La conclusione è ovvia: la grave crisi economica che ha cambiato le abitudini e gli stili di vita di tutti, ha provocato una vera e propria epidemia di disturbi mentali che si estendono dalla depressione, alla depressione grave, al disturbo bipolare sino alla schizofrenia ed alla vera e propria pazzia intesa in senso generico.
Ovviamente a tale dato, purtroppo oggettivo, non viene dato alcun spazio dai media, se non disquisendo dei casi gravi già intervenuti, essendo ormai invalso l’uso dei processi mediatici.
Sta il fatto che in assenza di informazioni, non allarmistiche, ma preventive la tendenza generale è minimizzare gli episodi che a volte sono saltuari ed isolati, ma che nella maggior parte dei casi sono caratterialmente persistenti, con aggravi evidenti di disturbo.
Il problema riguarda la vita familiare, ma anche la vita aziendale: come può un imprenditore depresso o perturbato condurre un’azienda o, cosa ora necessarissima sviluppare l’intrapresa con nuovi investimenti, iniziative innovative, implementazione delle risorse?
Occorre quindi che in famiglia, coniugi, discendenti ed ascendenti prendano coscienza della mutata situazione psichica del familiare e provvedano a farlo supportare da medici esperti, così come occorre che collaboratori, superiori o, in caso di società di maggiore levatura, membri del Consiglio di amministrazione, sindaci o dirigenti si comportino nel medesimo modo.
Ove i risultati di interventi "bonari" e nella mancanza di consapevolezza del malato circa i propri disturbi, occorrerà ricorrere alle Autorità costituite e cioè al Giudice Tutelare o alla locale Procura della Repubblica, tramite il proprio avvocato di fiducia, che, non dimentichiamo per sua stessa natura svolge funzioni altamente sociali, onde ottenere coattivamente ogni provvedimento, dall’assistenza al ricorso ad una separazione che presupponga una perizia e sino ad un TSO, nei casi più gravi, sia per la famiglia e la sua tutela morale, sociale e fisica, sia per l’impresa con i mezzi societari posti a disposizione dalla legge (esclusione per gravi motivi, licenziamenti e quant’altro) per la maggior tutela la dell’attività e del malato stesso.
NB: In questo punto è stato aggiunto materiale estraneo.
$ cat config.mk
export PLATFORM = sky130hd
export DESIGN_NAME = game_sequencer_flat
export DESIGN_NICKNAME = d
export VERILOG_FILES = /design/src/rtl/game_sequencer_if.sv /design/src/rtl/game_sequencer.sv /design/src/flat_wrapper.sv
export SDC_FILE = /design/constraint.sdc
export NUM_CORES = 1
export LEC_CHECK = 0
export BUFFER_PORTS_ARGS = -buffer_cell sky130_fd_sc_hd__buf_2
export CAP_MARGIN = 20
export CORE_MARGIN = 5
export CORE_UTILIZATION = 34
export CTS_CLUSTER_SIZE = 30
export DETAILED_ROUTE_END_ITERATION = 10
export MAX_ROUTING_LAYER = met4
export SYNTH_ARGS = -nofsm -noshare
export SYNTH_HDL_FRONTEND = slang
export SYNTH_SLANG_ARGS = --single-unit
$ cat constraint.sdc
create_clock -name CLOCK50M -period 3.1 [get_ports CLOCK50M]
set_clock_uncertainty 0.05 [all_clocks]
set_input_delay 0.155 -clock CLOCK50M [delete_from_list [all_inputs] [get_ports CLOCK50M]]
set_output_delay 0.155 -clock CLOCK50M [all_outputs]
set_load 0.02 [all_outputs]
$ cat src/rtl/game_sequencer_if.sv
// rtl/game_sequencer_if.sv - control and score-calculator signals of the game sequencer
interface game_if;
    logic       start;
    logic       btn;
    logic       game_clk;
    logic [7:0] pattern;
    logic       write;
    logic       score_clear;
    logic [7:0] round;
    logic       active;
    logic       done;

    modport master (
        output start, btn,
        input  game_clk, pattern, write, score_clear, round, active, done
    );

    modport slave (
        input  start, btn,
        output game_clk, pattern, write, score_clear, round, active, done
    );
endinterface

$ cat src/rtl/game_sequencer.sv
// rtl/game_sequencer.sv - game pacing, pattern scheduling and button-to-write strobes
module game_sequencer #(
    parameter int unsigned TICK_CYCLES = 25_000_000,
    parameter int unsigned GAP_TICKS   = 3,
    parameter int unsigned ROUNDS      = 16,
    parameter int unsigned DRAIN_TICKS = 10,
    parameter logic [7:0]  LFSR_SEED   = 8'hA5
) (
    input  logic  CLOCK50M,
    input  logic  reset,
    game_if.slave bus
);
    localparam int TW = $clog2(TICK_CYCLES);
    localparam int GW = $clog2(GAP_TICKS + 2);
    localparam int DW = $clog2(DRAIN_TICKS + 2);
    localparam logic [TW-1:0] TICK_LAST  = TW'(TICK_CYCLES - 1);
    localparam logic [GW-1:0] GAP_LOAD   = GW'(GAP_TICKS);
    localparam logic [DW-1:0] DRAIN_LAST = DW'(DRAIN_TICKS);
    localparam logic [7:0]    LAST_ROUND = 8'(ROUNDS - 1);
    localparam logic [7:0]    SEED       = (LFSR_SEED == 8'h00) ? 8'h01 : LFSR_SEED;

    typedef enum logic [1:0] {IDLE, RUN, DRAIN, DONE} state_t;

    state_t          state, state_next;
    logic [TW-1:0]   tick_cnt;
    logic [GW-1:0]   gap_cnt;
    logic [DW-1:0]   drain_cnt;
    logic [7:0]      lfsr;
    logic [7:0]      round_q;
    logic [7:0]      pattern_q;
    logic            game_clk_q;
    logic            score_clear_q;
    logic            btn_s1, btn_s2, btn_s3;
    logic            pend;

    logic            counting, start_ok, tick_now, pattern_tick, drain_end;
    logic            btn_rise, write_now;
    logic [7:0]      lfsr_next;

    assign counting     = (state == RUN) || (state == DRAIN);
    assign start_ok     = bus.start && ((state == IDLE) || (state == DONE));
    assign tick_now     = counting && (tick_cnt == TICK_LAST);
    assign pattern_tick = (state == RUN) && tick_now && (gap_cnt == '0);
    // The tick that enters DRAIN is counted as number zero, so DONE follows the DRAIN_TICKS-th later tick.
    assign drain_end    = (state == DRAIN) && game_clk_q && (drain_cnt == DRAIN_LAST);
    assign btn_rise     = btn_s2 && !btn_s3;
    assign write_now    = pend && !game_clk_q;
    assign lfsr_next    = {lfsr[6:0], lfsr[7] ^ lfsr[5] ^ lfsr[4] ^ lfsr[3]};

    always_ff @(posedge CLOCK50M or posedge reset) begin
        if (reset) state <= IDLE;
        else       state <= state_next;
    end

    always_comb begin
        state_next = state;
        case (state)
            IDLE:    if (start_ok) state_next = RUN;
            RUN:     if (pattern_tick && (round_q == LAST_ROUND)) state_next = DRAIN;
            DRAIN:   if (drain_end) state_next = DONE;
            DONE:    if (start_ok) state_next = RUN;
            default: state_next = IDLE;
        endcase
    end

    always_ff @(posedge CLOCK50M or posedge reset) begin
        if (reset) begin
            tick_cnt      <= '0;
            gap_cnt       <= '0;
            drain_cnt     <= '0;
            lfsr          <= SEED;
            round_q       <= 8'h00;
            pattern_q     <= 8'h00;
            game_clk_q    <= 1'b0;
            score_clear_q <= 1'b0;
        end else begin
            score_clear_q <= start_ok;
            game_clk_q    <= tick_now;
            pattern_q     <= pattern_tick ? lfsr : 8'h00;
            if (start_ok) begin
                tick_cnt  <= '0;
                gap_cnt   <= '0;
                drain_cnt <= '0;
                lfsr      <= SEED;
                round_q   <= 8'h00;
            end else begin
                if (drain_end)     tick_cnt <= '0;
                else if (counting) tick_cnt <= tick_now ? '0 : tick_cnt + 1'b1;
                if (pattern_tick) begin
                    round_q <= round_q + 8'd1;
                    gap_cnt <= GAP_LOAD;
                    lfsr    <= lfsr_next;
                end else if ((state == RUN) && tick_now) begin
                    gap_cnt <= gap_cnt - 1'b1;
                end
                if ((state == DRAIN) && game_clk_q && !drain_end) drain_cnt <= drain_cnt + 1'b1;
            end
        end
    end

    // A pending press waits out a tick cycle; further edges while pending merge into it.
    always_ff @(posedge CLOCK50M or posedge reset) begin
        if (reset) begin
            btn_s1 <= 1'b0;
            btn_s2 <= 1'b0;
            btn_s3 <= 1'b0;
            pend   <= 1'b0;
        end else begin
            btn_s1 <= bus.btn;
            btn_s2 <= btn_s1;
            btn_s3 <= btn_s2;
            if (start_ok) pend <= 1'b0;
            else          pend <= (pend && !write_now) || (btn_rise && counting && !pend);
        end
    end

    assign bus.game_clk    = game_clk_q;
    assign bus.pattern     = pattern_q;
    assign bus.write       = write_now;
    assign bus.score_clear = score_clear_q;
    assign bus.round       = round_q;
    assign bus.active      = counting;
    assign bus.done        = (state == DONE);
endmodule

$ cat src/flat_wrapper.sv
// flat-port wrapper written by rule: the top's interface ports become plain ports
module game_sequencer_flat 
#(
    parameter int unsigned TICK_CYCLES = 25_000_000,
    parameter int unsigned GAP_TICKS   = 3,
    parameter int unsigned ROUNDS      = 16,
    parameter int unsigned DRAIN_TICKS = 10,
    parameter logic [7:0]  LFSR_SEED   = 8'hA5
)
  (CLOCK50M, reset, bus_start, bus_btn, bus_game_clk, bus_pattern, bus_write, bus_score_clear, bus_round, bus_active, bus_done);
  game_if bus_i ();
  input  logic CLOCK50M;
  input  logic reset;
  input wire logic [$bits(bus_i.start)-1:0] bus_start;
  input wire logic [$bits(bus_i.btn)-1:0] bus_btn;
  output wire logic [$bits(bus_i.game_clk)-1:0] bus_game_clk;
  output wire logic [$bits(bus_i.pattern)-1:0] bus_pattern;
  output wire logic [$bits(bus_i.write)-1:0] bus_write;
  output wire logic [$bits(bus_i.score_clear)-1:0] bus_score_clear;
  output wire logic [$bits(bus_i.round)-1:0] bus_round;
  output wire logic [$bits(bus_i.active)-1:0] bus_active;
  output wire logic [$bits(bus_i.done)-1:0] bus_done;
  assign bus_i.start = bus_start;
  assign bus_i.btn = bus_btn;
  assign bus_game_clk = bus_i.game_clk;
  assign bus_pattern = bus_i.pattern;
  assign bus_write = bus_i.write;
  assign bus_score_clear = bus_i.score_clear;
  assign bus_round = bus_i.round;
  assign bus_active = bus_i.active;
  assign bus_done = bus_i.done;
  game_sequencer #(.TICK_CYCLES(TICK_CYCLES), .GAP_TICKS(GAP_TICKS), .ROUNDS(ROUNDS), .DRAIN_TICKS(DRAIN_TICKS), .LFSR_SEED(LFSR_SEED)) u_core (.CLOCK50M(CLOCK50M), .reset(reset), .bus(bus_i));
endmodule
==> results of run 1 <==
-- per-stage QoR --
stage	cells	total power (uW)	utilization [%]	cell area (sq um)
after CTS	527	2450	39.8	4110
after detailed placement	508	1610	37.3	3850
after global placement	508	1590	37.3	3850
after global routing	527	2570	39.8	4110
final	527	2430	39.8	4110
after floorplan	357	1430	-	3580
-- cells in the mapped netlist, drive strengths merged, types with 7 or more instances --
cell type	instances
a211oi	19
a21oi	15
and2	12
and3	7
and4	10
buf	8
clkbuf	10
dfrtp	60
ha	10
inv	10
mux2i	8
nand2	19
nand2b	8
nand3	30
nand4	10
nor2	9
nor3	8
nor4	7
o21ai	19
o31ai	14
or3	7
or4	16
-- worst max-delay path, stage by stage (launching register included) --
cell,delay (ps)
sky130_fd_sc_hd__dfrtp_1,450
sky130_fd_sc_hd__inv_1,70
sky130_fd_sc_hd__ha_1,440
sky130_fd_sc_hd__nor2b_4,210
sky130_fd_sc_hd__o22a_4,320
sky130_fd_sc_hd__or4_1,520
sky130_fd_sc_hd__a211oi_1,270
-- area by class of cell --
class / instances / area, sq um / area share (%)
multi-input combinational: 264 / 1840 / 44.9
clock buffer: 9 / 124 / 3.02
clock inverter: 7 / 103 / 2.50
timing repair buffer: 36 / 218 / 5.30
inverter: 11 / 41.3 / 1.01
tap: 136 / 170 / 4.14
sequential: 64 / 1610 / 39.1
-- where the power goes --
group          internal, uW  switching [uW]
sequential              880            49.0
clock                   462             365
combinational           211             458
total                  1550             872
-- registers in the layout, indices dropped and copies added, names as in the netlist --
signal	cells
u_core.bus.score_clear	1
u_core.bus.pattern	8
u_core.btn_s1	1
u_core.drain_cnt	4
u_core.state	2
u_core.tick_cnt	25
u_core.pend	1
u_core.btn_s2	1
u_core.gap_cnt	3
u_core.lfsr	8
u_core.btn_s3	1
u_core.bus.round	8
u_core.bus.game_clk	1
-- cells by family after synthesis --
family / after synthesis / synth area share [%]
simple gates: 155 / 28.1
compound gates: 86 / 16.4
flops: 64 / 44.8
buf+inv: 29 / 3.73
fa+ha+maj: 10 / 3.49
mux: 8 / 2.23
xor+xnor: 5 / 1.22
-- final timing paths --
path,from,to
worst max-delay path,u_core.state[0]$_DFFE_PP0P_,u_core.tick_cnt[15]$_DFFE_PP0P_
worst min-delay path,u_core.btn_s1$_DFF_PP0_,u_core.btn_s2$_DFF_PP0_
worst max register to register,u_core.state[0]$_DFFE_PP0P_,u_core.tick_cnt[15]$_DFFE_PP0P_
worst min register to register,u_core.btn_s1$_DFF_PP0_,u_core.btn_s2$_DFF_PP0_
max in group asynchronous,reset,u_core.lfsr[2]$_DFFE_PP1P_
min in group asynchronous,reset,u_core.bus.pattern[0]$_DFF_PP0_
-- metal layers --
metal  wire (um)  vias up  share of wire (%)  global-route usage (%)
met5           0        -                  0                       -
met4         114        0                1.3                    4.65
met3         420        8                4.9                    4.15
met2        3790       61                 44                    21.2
met1        4200     1480                 49                    19.8
li1            -     1439                  -                       -
==> flow_summary.html, run 1 <==
<table>
<tr><th>Metric</th><th>Value</th></tr>
<tr><th colspan="2">Clock network</th></tr>
<tr><td>Resized cells post-CTS</td><td>0</td></tr>
<tr><td>Number of levels the H-tree was split into</td><td>3</td></tr>
<tr><td>CTS root buf</td><td>sky130_fd_sc_hd__clkbuf_8</td></tr>
<tr><td>Sink count of the clock tree</td><td>64</td></tr>
<tr><td>Clock tree from TritonCTS</td><td>done</td></tr>
<tr><td>Clock insertion delay at the later pin of the skew report</td><td>350 ps</td></tr>
<tr><td>Setup fix buffers added after clock tree synthesis</td><td>0</td></tr>
<tr><td>Largest buffer count on any clock path</td><td>2</td></tr>
<tr><td>Hold_buf cts</td><td>3</td></tr>
<tr><td>CTS clk-pin slew, worst paths</td><td>80 ps</td></tr>
<tr><td>CTS buffer count</td><td>9</td></tr>
<tr><th colspan="2">Synth</th></tr>
<tr><td>Mean cell area of the mapped netlist</td><td>10.0 sq um</td></tr>
<tr><td>Number of synthesized flops with an enable pin</td><td>0</td></tr>
<tr><td>Yosys warning count</td><td>0</td></tr>
<tr><td>Cell taking the most area after synthesis</td><td>sky130_fd_sc_hd__dfrtp_1</td></tr>
<tr><td>Synth Register Bits</td><td>64</td></tr>
<tr><td>Top cells by area in the synthesized netlist</td><td>sky130_fd_sc_hd__dfrtp_1, sky130_fd_sc_hd__nand3_1, sky130_fd_sc_hd__a211oi_1</td></tr>
<tr><td>Post-synth top area share</td><td>41.9%</td></tr>
<tr><td>Number of nets in the synthesized netlist</td><td>371</td></tr>
<tr><td>Mapped Area</td><td>3580 sq um</td></tr>
<tr><td>Sequential fraction of the synthesis area</td><td>44.8%</td></tr>
<tr><td>Distinct cell type count after synthesis</td><td>58</td></tr>
<tr><td>Most used flip-flop cell after synthesis</td><td>sky130_fd_sc_hd__dfrtp_1</td></tr>
<tr><td>Synth Instances</td><td>357</td></tr>
<tr><td>Proportion of synthesized flip-flops having asynchronous set or reset</td><td>100%</td></tr>
<tr><th colspan="2">STA</th></tr>
<tr><td>Sum Neg Setup Slack</td><td>0 ps</td></tr>
<tr><td>Shortest clock period the worst path allows after layout</td><td>2440 ps</td></tr>
<tr><td>Worst-Margin Slew</td><td>652 ps</td></tr>
<tr><td>Portion of the clock cycle consumed by the worst path in the final layout</td><td>78.6%</td></tr>
<tr><td>Relative slew margins</td><td>56.6%</td></tr>
<tr><td>Final hold violation count</td><td>0</td></tr>
<tr><td>Setup repair after global routing missed its margin</td><td>false</td></tr>
<tr><td>Number of failing setup endpoints in the final timing report</td><td>0</td></tr>
<tr><td>Worst-case setup margin in the final layout</td><td>663 ps</td></tr>
<tr><td>Max Slew Vio Count</td><td>0</td></tr>
<tr><td>Tightest hold margin</td><td>308 ps</td></tr>
<tr><td>Maximum frequency from static timing analysis</td><td>0.410 GHz</td></tr>
<tr><th colspan="2">Setup path</th></tr>
<tr><td>Depth of the most critical reg-to-reg path</td><td>6</td></tr>
<tr><td>Required time of the critical path</td><td>3300 ps</td></tr>
<tr><td>Signal arrival time at the worst endpoint</td><td>2640 ps</td></tr>
<tr><td>Critical path capture point type</td><td>flip-flop</td></tr>
<tr><td>Register-to-register setup slack</td><td>660 ps</td></tr>
<tr><td>Worst setup SP type</td><td>flip-flop</td></tr>
<tr><td>Category of the most critical setup path</td><td>flip-flop to flip-flop</td></tr>
<tr><td>Highest net fanout along the worst path</td><td>27</td></tr>
<tr><th colspan="2">Placement</th></tr>
<tr><td>Dpl hpwl</td><td>5.74 mm</td></tr>
<tr><td>Final RePlAce weighted congestion</td><td>0.769</td></tr>
<tr><td>Pre-CTS worst setup slack</td><td>701 ps</td></tr>
<tr><td>Count of buffers inserted at the top-level ports</td><td>24</td></tr>
<tr><th colspan="2">Layout</th></tr>
<tr><td>Commonest cells after routing, fill and taps aside</td><td>sky130_fd_sc_hd__dfrtp_1, sky130_fd_sc_hd__nand3_1, sky130_fd_sc_hd__buf_2, sky130_fd_sc_hd__nand2_1, sky130_fd_sc_hd__o21ai_0</td></tr>
<tr><td>Commonest non-fill, non-tap cell in the layout</td><td>sky130_fd_sc_hd__dfrtp_1</td></tr>
<tr><td>Net total in the final layout</td><td>400</td></tr>
<tr><td>Antenna cell count</td><td>0</td></tr>
<tr><td>Fraction of layout cells with a size suffix above 1</td><td>18.2%</td></tr>
<tr><td>Synthesis-to-finish area growth</td><td>14.6%</td></tr>
<tr><td>Fillers</td><td>1002</td></tr>
<tr><th colspan="2">Detailed routing</th></tr>
<tr><td>Average wire per cell in the routed design</td><td>16.2 um</td></tr>
<tr><td>Total wirelength of the detailed-routed design</td><td>8.52 mm</td></tr>
<tr><td>Post-route antenna net violation count</td><td>0</td></tr>
<tr><td>Count of vias placed by the detailed router</td><td>2988</td></tr>
<tr><td>Number of DRC markers in iteration 0</td><td>221</td></tr>
<tr><td>Vias per std cell</td><td>5.67</td></tr>
<tr><td>DRC violations left</td><td>0</td></tr>
<tr><td>DR pass1 iterations</td><td>4</td></tr>
<tr><th colspan="2">Floorplan</th></tr>
<tr><td>Row count</td><td>37</td></tr>
<tr><td>Die area</td><td>12700 sq um</td></tr>
<tr><td>Die span in y</td><td>113 um</td></tr>
<tr><td>Top Ports</td><td>25</td></tr>
<tr><td>Placeable core area</td><td>10300 sq um</td></tr>
<tr><td>Die span in x</td><td>113 um</td></tr>
<tr><td>Starting utilization of the core area</td><td>34.7%</td></tr>
<tr><th colspan="2">Power and ir drop</th></tr>
<tr><td>Static power due to leakage</td><td>0.00174 uW</td></tr>
<tr><td>Max VDD drop</td><td>0.206 mV</td></tr>
<tr><td>Total power per unit cell area</td><td>591 nW/um^2</td></tr>
<tr><th colspan="2">Run status</th></tr>
<tr><td>Outcome</td><td>completed</td></tr>
<tr><th colspan="2">Global routing</th></tr>
<tr><td>Via count of the first global-routing pass</td><td>2887</td></tr>
<tr><td>Overflow left after global routing</td><td>0</td></tr>
<tr><td>First-pass GRT wire length</td><td>14.8 mm</td></tr>
<tr><td>Initial antenna violation count</td><td>0</td></tr>
<tr><td>All-layer global routing usage</td><td>14.7%</td></tr>
<tr><td>Maximum number of pins on one net before global-route repair</td><td>34</td></tr>
<tr><th colspan="2">Min path</th></tr>
<tr><td>Hold Path Depth</td><td>0</td></tr>
<tr><td>Worst min-delay path category</td><td>flip-flop to flip-flop</td></tr>
<tr><th colspan="2">Job</th></tr>
<tr><td>Max capacitance violation total</td><td>0</td></tr>
</table>
Power figures use the tool's default switching activity.
==> inputs of run 2 (changes only) <==
--- a/config.mk
+++ b/config.mk
@@ -5,6 +5,7 @@
 export SDC_FILE = /design/constraint.sdc
 export NUM_CORES = 1
 export LEC_CHECK = 0
+export ABC_AREA = 1
 export BUFFER_PORTS_ARGS = -buffer_cell sky130_fd_sc_hd__buf_2
 export CAP_MARGIN = 20
 export CORE_MARGIN = 5
==> constraint.sdc (replaced) <==
create_clock -name CLOCK50M -period 2.2 [get_ports CLOCK50M]
set_clock_uncertainty 0.05 [all_clocks]
set_input_delay 0.11 -clock CLOCK50M [delete_from_list [all_inputs] [get_ports CLOCK50M]]
set_output_delay 0.11 -clock CLOCK50M [all_outputs]
set_load 0.02 [all_outputs]
==> run 2 against run 1 <==
Against the previous run: power is 48% higher; register-to-register slack worse by 430 ps; synthesized cell count increased by 11%; sequential share of layout area up 2.1 points; worst hold slack got worse by 230 ps; critical path depth grew 6; critical endpoint is now u_core.lfsr[6]$_DFFE_PP0P_; largest cell class is now registers; highest routed layer unchanged.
Le strade esistono e vanno percorse al di là di ogni pudore, reticenza o più semplicemente sottovalutazione dei problemi (leggi "menefreghismo") per la massima tutela sociale, del vero patrimonio consistente in famiglie serene o quantomeno separate civilmente con armonica crescita dei figli e per la tutela del patrimonio aziendale, dello sviluppo sperato e dell’occupazione, tutto ciò non dimenticando che il malato ha diritto alla guarigione e alle migliori cure.
Questo il mio pensiero, augurandomi di poter contribuire per quanto di spettanza della mia professione, al benessere sociale ed all’affievolirsi dei fatti di sangue.